▶ **Task objective**: Tell me how many lines of the entries below include the string "hrdata", and give only the number.
Data extracts Start Marker
[src/usb_status_params.svh]
// Constants for the USB device status and reset block.
`ifndef USB_STATUS_PARAMS_SVH
`define USB_STATUS_PARAMS_SVH
`define ADDR_INT_STATUS 6'h00
`define ADDR_INT_ENABLE 6'h04
`define ADDR_ERR_ENABLE 6'h08
`define ADDR_TRANS_STATUS 6'h0c
`define ADDR_FRAME_LOW 6'h10
`define ADDR_FRAME_HIGH 6'h14
`define ADDR_CONTROL_ZERO 6'h18
`define ADDR_DEV_ADDRESS 6'h1c
`define ADDR_DEV_STATE 6'h20
`define ADDR_LP_STATUS 6'h24
`define BIT_BUS_RESET 0
`define BIT_TOKEN_DONE 3
`define BIT_FRAME_START 2
`define BIT_RESUME 5
`define BIT_CHK_ERR 1
`define BIT_PID_ERR 0
`define BIT_CHK_FLAG 6
`define BIT_PID_FLAG 7
`define BIT_MOD_RESET 7
`define BIT_DRIVE_RESUME 2
`define BIT_REG_ENABLE 6
`define BIT_CLOCK_ENABLE 4
`define BIT_LP_RESUME_EN 0
`define BIT_LP_SUSPEND 1
`define CTL0_RESET_VAL 8'h10
`define FIFO_DEPTH 4
`define FIFO_CNT_W 3
`define CLK_MHZ 20
`define BUS_RESET_NS 2500
`define BUS_RESET_CYC ((`BUS_RESET_NS * `CLK_MHZ + 999) / 1000 + 1)
`define SE0_CNT_W 6
`endif

[src/usb_status_pkg.sv]
// Types shared by the USB device status and reset block.
`default_nettype none
package usb_status_pkg;
	typedef enum logic [1:0] {dev_unconfigured, dev_addressed, dev_configured} dev_state_t;
	typedef enum logic [1:0] {line_j, line_k, line_se0, line_se1} line_state_t;
endpackage : usb_status_pkg
`default_nettype wire

[src/usb_device_status.sv]
// USB device status FIFO, frame number, bus reset, resume and control registers over AHB-Lite.
// How it works
// - Transaction status reads meaningful only while token-complete flag is set.
// - Each completed descriptor use pushes a status byte unless the queue is full.
// - Status queue is a four entry byte FIFO.
// - Clearing token-complete flag advances the FIFO to the next entry.
// - If another entry waits, token-complete flag sets again at once.
// - Status bits 7..4 hold the binary endpoint number.
// - Start-of-frame token sets the frame start flag.
// - Frame number readable through low and high registers.
// - Bus reset recognised when SE0 lasts longer than 2.5 us.
// - Bus reset returns state to unconfigured and address to zero.
// - Bus reset sets the bus reset flag; firmware must service it.
// - Module reset masks interrupts, enables clock, disables regulator.
// - Module reset bit in control zero forces the reset state.
// - Resume is driven while the drive resume bit is set.
// - K-state in low-power suspend sets resume flag and wake request.
// - Bus reset brings the device out of suspend.
// - Error enable bit 1 gates checksum errors, bit 0 PID errors.
`include "usb_status_params.svh"
`default_nettype none
module usb_device_status (
	input wire logic hclk,
	input wire logic hresetn,
	input wire logic hsel,
	input wire logic [31:0] haddr,
	input wire logic [1:0] htrans,
	input wire logic hwrite,
	input wire logic [2:0] hsize,
	input wire logic [31:0] hwdata,
	input wire logic hready,
	output logic [31:0] hrdata,
	output logic hreadyout,
	output logic hresp,
	input wire usb_status_pkg::line_state_t line_state,
	input wire logic token_done,
	input wire logic [7:0] token_status,
	input wire logic sof_seen,
	input wire logic [10:0] sof_frame,
	input wire logic checksum_error,
	input wire logic pid_error,
	output logic irq_out,
	output logic wake_req,
	output logic drive_resume,
	output logic clock_enable,
	output logic regulator_enable,
	output logic [6:0] device_address,
	output usb_status_pkg::dev_state_t device_state
);
	import usb_status_pkg::*;

	logic [7:0] fifo_mem [`FIFO_DEPTH];
	logic [1:0] rd_ptr_reg;
	logic [1:0] wr_ptr_reg;
	logic [`FIFO_CNT_W-1:0] count_reg;
	logic [7:0] int_status_reg;
	logic [7:0] int_enable_reg;
	logic [7:0] err_enable_reg;
	logic [7:0] ctl0_reg;
	logic [7:0] lp_reg;
	logic [10:0] frame_reg;
	logic [6:0] addr_reg;
	dev_state_t state_reg;
	logic [`SE0_CNT_W-1:0] se0_cnt_reg;
	logic se0_done_reg;
	logic ph_write_reg;
	logic ph_read_reg;
	logic [5:0] ph_addr_reg;
	logic [31:0] rdata_reg;
	logic irq_reg;

	// Address phase capture; the slave is always zero wait state.
	wire addr_phase = hsel & hready & htrans[1];
	wire mod_reset = ctl0_reg[`BIT_MOD_RESET];
	wire soft_rst = mod_reset;
	wire [7:0] wbyte = hwdata[7:0];
	wire wr_int_status = ph_write_reg & (ph_addr_reg == `ADDR_INT_STATUS);
	wire wr_int_enable = ph_write_reg & (ph_addr_reg == `ADDR_INT_ENABLE);
	wire wr_err_enable = ph_write_reg & (ph_addr_reg == `ADDR_ERR_ENABLE);
	wire wr_ctl0 = ph_write_reg & (ph_addr_reg == `ADDR_CONTROL_ZERO);
	wire wr_addr = ph_write_reg & (ph_addr_reg == `ADDR_DEV_ADDRESS);
	wire wr_state = ph_write_reg & (ph_addr_reg == `ADDR_DEV_STATE);
	wire wr_lp = ph_write_reg & (ph_addr_reg == `ADDR_LP_STATUS);
	wire [5:0] rd_sel = haddr[5:0];

	// SE0 length
	// Only edges that see SE0 count, so exactly 2.5 us of SE0 is ignored and one more edge resets.
	wire se0_now = (line_state == line_se0);
	wire bus_reset_pulse = se0_now & (se0_cnt_reg == `SE0_CNT_W'(`BUS_RESET_CYC - 1)) & ~se0_done_reg;

	// Token-complete flag clear by write-one; FIFO pops on that clear.
	wire tok_flag = int_status_reg[`BIT_TOKEN_DONE];
	wire tok_clear = wr_int_status & wbyte[`BIT_TOKEN_DONE] & tok_flag;
	wire fifo_full = (count_reg == `FIFO_CNT_W'(`FIFO_DEPTH));
	// A full queue drops the newest result; firmware that falls four behind loses that status.
	// push on completion
	wire fifo_push = token_done & ~fifo_full;
	wire fifo_pop = tok_clear & (count_reg != '0);
	wire [`FIFO_CNT_W-1:0] count_next = count_reg + `FIFO_CNT_W'(fifo_push) - `FIFO_CNT_W'(fifo_pop);
	// Flag reasserts while entries remain; otherwise stays clear until a push.
	wire tok_set = (count_next != '0) & (~tok_flag | tok_clear);

	wire lp_suspend = lp_reg[`BIT_LP_SUSPEND];
	wire lp_enable = lp_reg[`BIT_LP_RESUME_EN];
	wire lp_resume_evt = lp_enable & lp_suspend & (line_state == line_k);

	// Error events only latch when enabled.
	// error enables
	wire chk_evt = checksum_error & err_enable_reg[`BIT_CHK_ERR];
	wire pid_evt = pid_error & err_enable_reg[`BIT_PID_ERR];

	function automatic logic [7:0] w1c(input logic [7:0] cur, input logic [7:0] clr, input logic [7:0] set);
		w1c = (cur & ~clr) | set;
	endfunction : w1c

	// Each hardware event sets its own flag bit, and in w1c the set wins over a clear.
	wire [7:0] int_set = ({7'h00, bus_reset_pulse} << `BIT_BUS_RESET)
		| ({7'h00, sof_seen} << `BIT_FRAME_START)
		| ({7'h00, lp_resume_evt} << `BIT_RESUME)
		| ({7'h00, tok_set} << `BIT_TOKEN_DONE)
		| ({7'h00, chk_evt} << `BIT_CHK_FLAG)
		| ({7'h00, pid_evt} << `BIT_PID_FLAG);
	wire [7:0] int_clr = wr_int_status ? wbyte : 8'h00;
	wire [7:0] int_status_next = w1c(int_status_reg, int_clr, int_set);

	wire [7:0] ctl0_next = wr_ctl0 ? wbyte : ctl0_reg;
	wire [7:0] stat_view = tok_flag ? fifo_mem[rd_ptr_reg] : 8'h00;
	wire [7:0] lp_view = {lp_reg[7:3], int_status_reg[`BIT_RESUME], lp_reg[1:0]};

	// Read data is taken at the address phase, so a read never sees a write of the same data phase.
	wire [31:0] rd_mux =
		(rd_sel == `ADDR_INT_STATUS) ? {24'h000000, int_status_reg} :
		(rd_sel == `ADDR_INT_ENABLE) ? {24'h000000, int_enable_reg} :
		(rd_sel == `ADDR_ERR_ENABLE) ? {24'h000000, err_enable_reg} :
		(rd_sel == `ADDR_TRANS_STATUS) ? {24'h000000, stat_view} :
		(rd_sel == `ADDR_FRAME_LOW) ? {24'h000000, frame_reg[7:0]} :
		(rd_sel == `ADDR_FRAME_HIGH) ? {29'h00000000, frame_reg[10:8]} :
		(rd_sel == `ADDR_CONTROL_ZERO) ? {24'h000000, ctl0_reg} :
		(rd_sel == `ADDR_DEV_ADDRESS) ? {25'h0000000, addr_reg} :
		(rd_sel == `ADDR_DEV_STATE) ? {30'h00000000, state_reg} :
		(rd_sel == `ADDR_LP_STATUS) ? {24'h000000, lp_view} : 32'h00000000;

	always_ff @(posedge hclk or negedge hresetn) begin
		if (!hresetn) begin
			ph_write_reg <= 1'b0;
			ph_read_reg <= 1'b0;
			ph_addr_reg <= 6'h00;
			rdata_reg <= 32'h00000000;
		end else begin
			ph_write_reg <= addr_phase & hwrite;
			ph_read_reg <= addr_phase & ~hwrite;
			ph_addr_reg <= haddr[5:0];
			if (addr_phase & ~hwrite) begin
				rdata_reg <= rd_mux;
			end
		end
	end

	// The counter stops once the reset is flagged, so a long SE0 raises the flag only once.
	// SE0 timer
	always_ff @(posedge hclk or negedge hresetn) begin
		if (!hresetn) begin
			se0_cnt_reg <= '0;
			se0_done_reg <= 1'b0;
		end else if (!se0_now) begin
			se0_cnt_reg <= '0;
			se0_done_reg <= 1'b0;
		end else if (bus_reset_pulse) begin
			se0_done_reg <= 1'b1;
		end else if (!se0_done_reg) begin
			se0_cnt_reg <= se0_cnt_reg + `SE0_CNT_W'(1);
		end
	end

	always_ff @(posedge hclk) begin
		if (fifo_push) begin
			fifo_mem[wr_ptr_reg] <= token_status;
		end
	end

	// A bus reset also empties the queue, since older results belong to a lost configuration.
	always_ff @(posedge hclk or negedge hresetn) begin
		if (!hresetn) begin
			rd_ptr_reg <= 2'h0;
			wr_ptr_reg <= 2'h0;
			count_reg <= '0;
		end else if (soft_rst || bus_reset_pulse) begin
			rd_ptr_reg <= 2'h0;
			wr_ptr_reg <= 2'h0;
			count_reg <= '0;
		end else begin
			rd_ptr_reg <= rd_ptr_reg + 2'(fifo_pop);
			wr_ptr_reg <= wr_ptr_reg + 2'(fifo_push);
			count_reg <= count_next;
		end
	end

	// flags set wins over write-one clear
	always_ff @(posedge hclk or negedge hresetn) begin
		if (!hresetn) begin
			int_status_reg <= 8'h00;
		end else if (soft_rst) begin
			int_status_reg <= 8'h00;
		end else begin
			int_status_reg <= int_status_next;
		end
	end

	// module reset defaults; reset bit holds everything else in reset
	always_ff @(posedge hclk or negedge hresetn) begin
		if (!hresetn) begin
			ctl0_reg <= `CTL0_RESET_VAL;
			int_enable_reg <= 8'h00;
			err_enable_reg <= 8'h00;
		end else if (soft_rst) begin
			ctl0_reg <= wr_ctl0 ? wbyte : (`CTL0_RESET_VAL | (8'h01 << `BIT_MOD_RESET));
			int_enable_reg <= 8'h00;
			err_enable_reg <= 8'h00;
		end else begin
			ctl0_reg <= ctl0_next;
			if (wr_int_enable) begin
				int_enable_reg <= wbyte;
			end
			if (wr_err_enable) begin
				err_enable_reg <= wbyte;
			end
		end
	end

	always_ff @(posedge hclk or negedge hresetn) begin
		if (!hresetn) begin
			frame_reg <= 11'h000;
		end else if (soft_rst) begin
			frame_reg <= 11'h000;
		end else if (sof_seen) begin
			frame_reg <= sof_frame;
		end
	end

	// bus reset to unconfigured; bus reset leaves suspend
	always_ff @(posedge hclk or negedge hresetn) begin
		if (!hresetn) begin
			addr_reg <= 7'h00;
			state_reg <= dev_unconfigured;
			lp_reg <= 8'h00;
		end else if (soft_rst || bus_reset_pulse) begin
			addr_reg <= 7'h00;
			state_reg <= dev_unconfigured;
			lp_reg <= 8'h00;
		end else begin
			if (wr_addr) begin
				addr_reg <= wbyte[6:0];
			end
			if (wr_state) begin
				state_reg <= dev_state_t'(wbyte[1:0]);
			end
			// A K-state in the cycle of a write still ends suspend, so a wake is never lost.
			if (wr_lp) begin
				lp_reg <= {5'h00, 1'b0, wbyte[`BIT_LP_SUSPEND] & ~lp_resume_evt, wbyte[`BIT_LP_RESUME_EN]};
			end else if (lp_resume_evt) begin
				lp_reg[`BIT_LP_SUSPEND] <= 1'b0;
			end
		end
	end

	// Interrupt line combines flags with enables; masked after module reset.
	always_ff @(posedge hclk or negedge hresetn) begin
		if (!hresetn) begin
			irq_reg <= 1'b0;
			wake_req <= 1'b0;
		end else begin
			irq_reg <= |(int_status_next & int_enable_reg) & ~soft_rst;
			wake_req <= lp_resume_evt;
		end
	end

	assign hrdata = rdata_reg;
	// Every transfer ends with no wait state and an OKAY response, so these stay constant.
	assign hreadyout = 1'b1;
	assign hresp = 1'b0;
	assign irq_out = irq_reg;
	assign drive_resume = ctl0_reg[`BIT_DRIVE_RESUME];
	assign clock_enable = ctl0_reg[`BIT_CLOCK_ENABLE];
	assign regulator_enable = ctl0_reg[`BIT_REG_ENABLE];
	assign device_address = addr_reg;
	assign device_state = state_reg;

	tok_reassert_a: assert property (@(posedge hclk) disable iff (!hresetn)
		tok_clear && count_reg > 1 && !soft_rst |=> int_status_reg[`BIT_TOKEN_DONE]) else $error("token flag not reasserted");
	tok_empty_a: assert property (@(posedge hclk) disable iff (!hresetn)
		tok_clear && count_reg == 1 && !token_done |=> !int_status_reg[`BIT_TOKEN_DONE]) else $error("token flag set on empty fifo");
	fifo_bound_a: assert property (@(posedge hclk) disable iff (!hresetn)
		count_reg <= `FIFO_DEPTH) else $error("fifo overflow");
	reset_delay_a: assert property (@(posedge hclk) disable iff (!hresetn)
		$rose(int_status_reg[`BIT_BUS_RESET]) |-> $past(se0_now, 2)) else $error("bus reset too early");
	addr_clear_a: assert property (@(posedge hclk) disable iff (!hresetn)
		bus_reset_pulse |=> addr_reg == 7'h00 && state_reg == dev_unconfigured) else $error("bus reset missed");
	frame_flag_a: assert property (@(posedge hclk) disable iff (!hresetn)
		sof_seen && !soft_rst |=> int_status_reg[`BIT_FRAME_START] && frame_reg == $past(sof_frame)) else $error("frame");
	err_gate_a: assert property (@(posedge hclk) disable iff (!hresetn)
		checksum_error && !err_enable_reg[`BIT_CHK_ERR] && !soft_rst && !int_status_reg[`BIT_CHK_FLAG] && !wr_int_status
		|=> !int_status_reg[`BIT_CHK_FLAG]) else $error("checksum error not gated");
	mod_mask_a: assert property (@(posedge hclk) disable iff (!hresetn)
		soft_rst |=> int_enable_reg == 8'h00 && !irq_out) else $error("module reset did not mask");
	wake_k_a: assert property (@(posedge hclk) disable iff (!hresetn)
		lp_resume_evt |=> wake_req && !lp_reg[`BIT_LP_SUSPEND]) else $error("resume wake missed");

	// Queue order: a push into an empty queue is shown at once, pops advance, a full queue drops.
	push_first_a: assert property (@(posedge hclk) disable iff (!hresetn)
		fifo_push && count_reg == '0 && !soft_rst && !bus_reset_pulse |=> tok_flag && stat_view == $past(token_status)) else $error("first status not shown");
	drop_full_a: assert property (@(posedge hclk) disable iff (!hresetn)
		fifo_full && token_done && !fifo_pop && !soft_rst && !bus_reset_pulse |=> count_reg == `FIFO_CNT_W'(`FIFO_DEPTH)) else $error("full queue changed");
	pop_next_a: assert property (@(posedge hclk) disable iff (!hresetn)
		fifo_pop && !soft_rst && !bus_reset_pulse |=> rd_ptr_reg == $past(rd_ptr_reg) + 2'h1) else $error("pop did not advance");

	// Bus reset and suspend.
	bus_flag_a: assert property (@(posedge hclk) disable iff (!hresetn)
		bus_reset_pulse && !soft_rst |=> int_status_reg[`BIT_BUS_RESET]) else $error("bus reset flag missed");
	suspend_exit_a: assert property (@(posedge hclk) disable iff (!hresetn)
		bus_reset_pulse && lp_suspend |=> !lp_reg[`BIT_LP_SUSPEND]) else $error("bus reset kept suspend");
	resume_flag_a: assert property (@(posedge hclk) disable iff (!hresetn)
		lp_resume_evt && !soft_rst |=> int_status_reg[`BIT_RESUME]) else $error("resume flag missed");

	// Module reset defaults, control bits, the PID error gate and the frame register.
	default_cfg_a: assert property (@(posedge hclk) disable iff (!hresetn)
		soft_rst && !wr_ctl0 |=> clock_enable && !regulator_enable && ctl0_reg[`BIT_MOD_RESET]) else $error("module reset defaults wrong");
	mod_clear_a: assert property (@(posedge hclk) disable iff (!hresetn)
		soft_rst |=> count_reg == '0 && int_status_reg == 8'h00 && frame_reg == 11'h000) else $error("module reset left state");
	pid_gate_a: assert property (@(posedge hclk) disable iff (!hresetn)
		pid_error && !err_enable_reg[`BIT_PID_ERR] && !soft_rst && !int_status_reg[`BIT_PID_FLAG] && !wr_int_status
		|=> !int_status_reg[`BIT_PID_FLAG]) else $error("pid error not gated");
	resume_pin_a: assert property (@(posedge hclk) disable iff (!hresetn)
		wr_ctl0 |=> drive_resume == $past(wbyte[`BIT_DRIVE_RESUME])) else $error("resume drive not written");
	frame_hold_a: assert property (@(posedge hclk) disable iff (!hresetn)
		!sof_seen && !soft_rst |=> frame_reg == $past(frame_reg)) else $error("frame number changed");
	drop_c: cover property (@(posedge hclk) disable iff (!hresetn) fifo_full && token_done);
	fifo_fill_c: cover property (@(posedge hclk) disable iff (!hresetn) count_reg == `FIFO_DEPTH);
	reassert_c: cover property (@(posedge hclk) disable iff (!hresetn) tok_clear && count_reg == 2);
	bus_reset_c: cover property (@(posedge hclk) disable iff (!hresetn) bus_reset_pulse);
	resume_c: cover property (@(posedge hclk) disable iff (!hresetn) lp_resume_evt);
endmodule : usb_device_status
`default_nettype wire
Data extracts End Marker
▶ **Written answer**: 2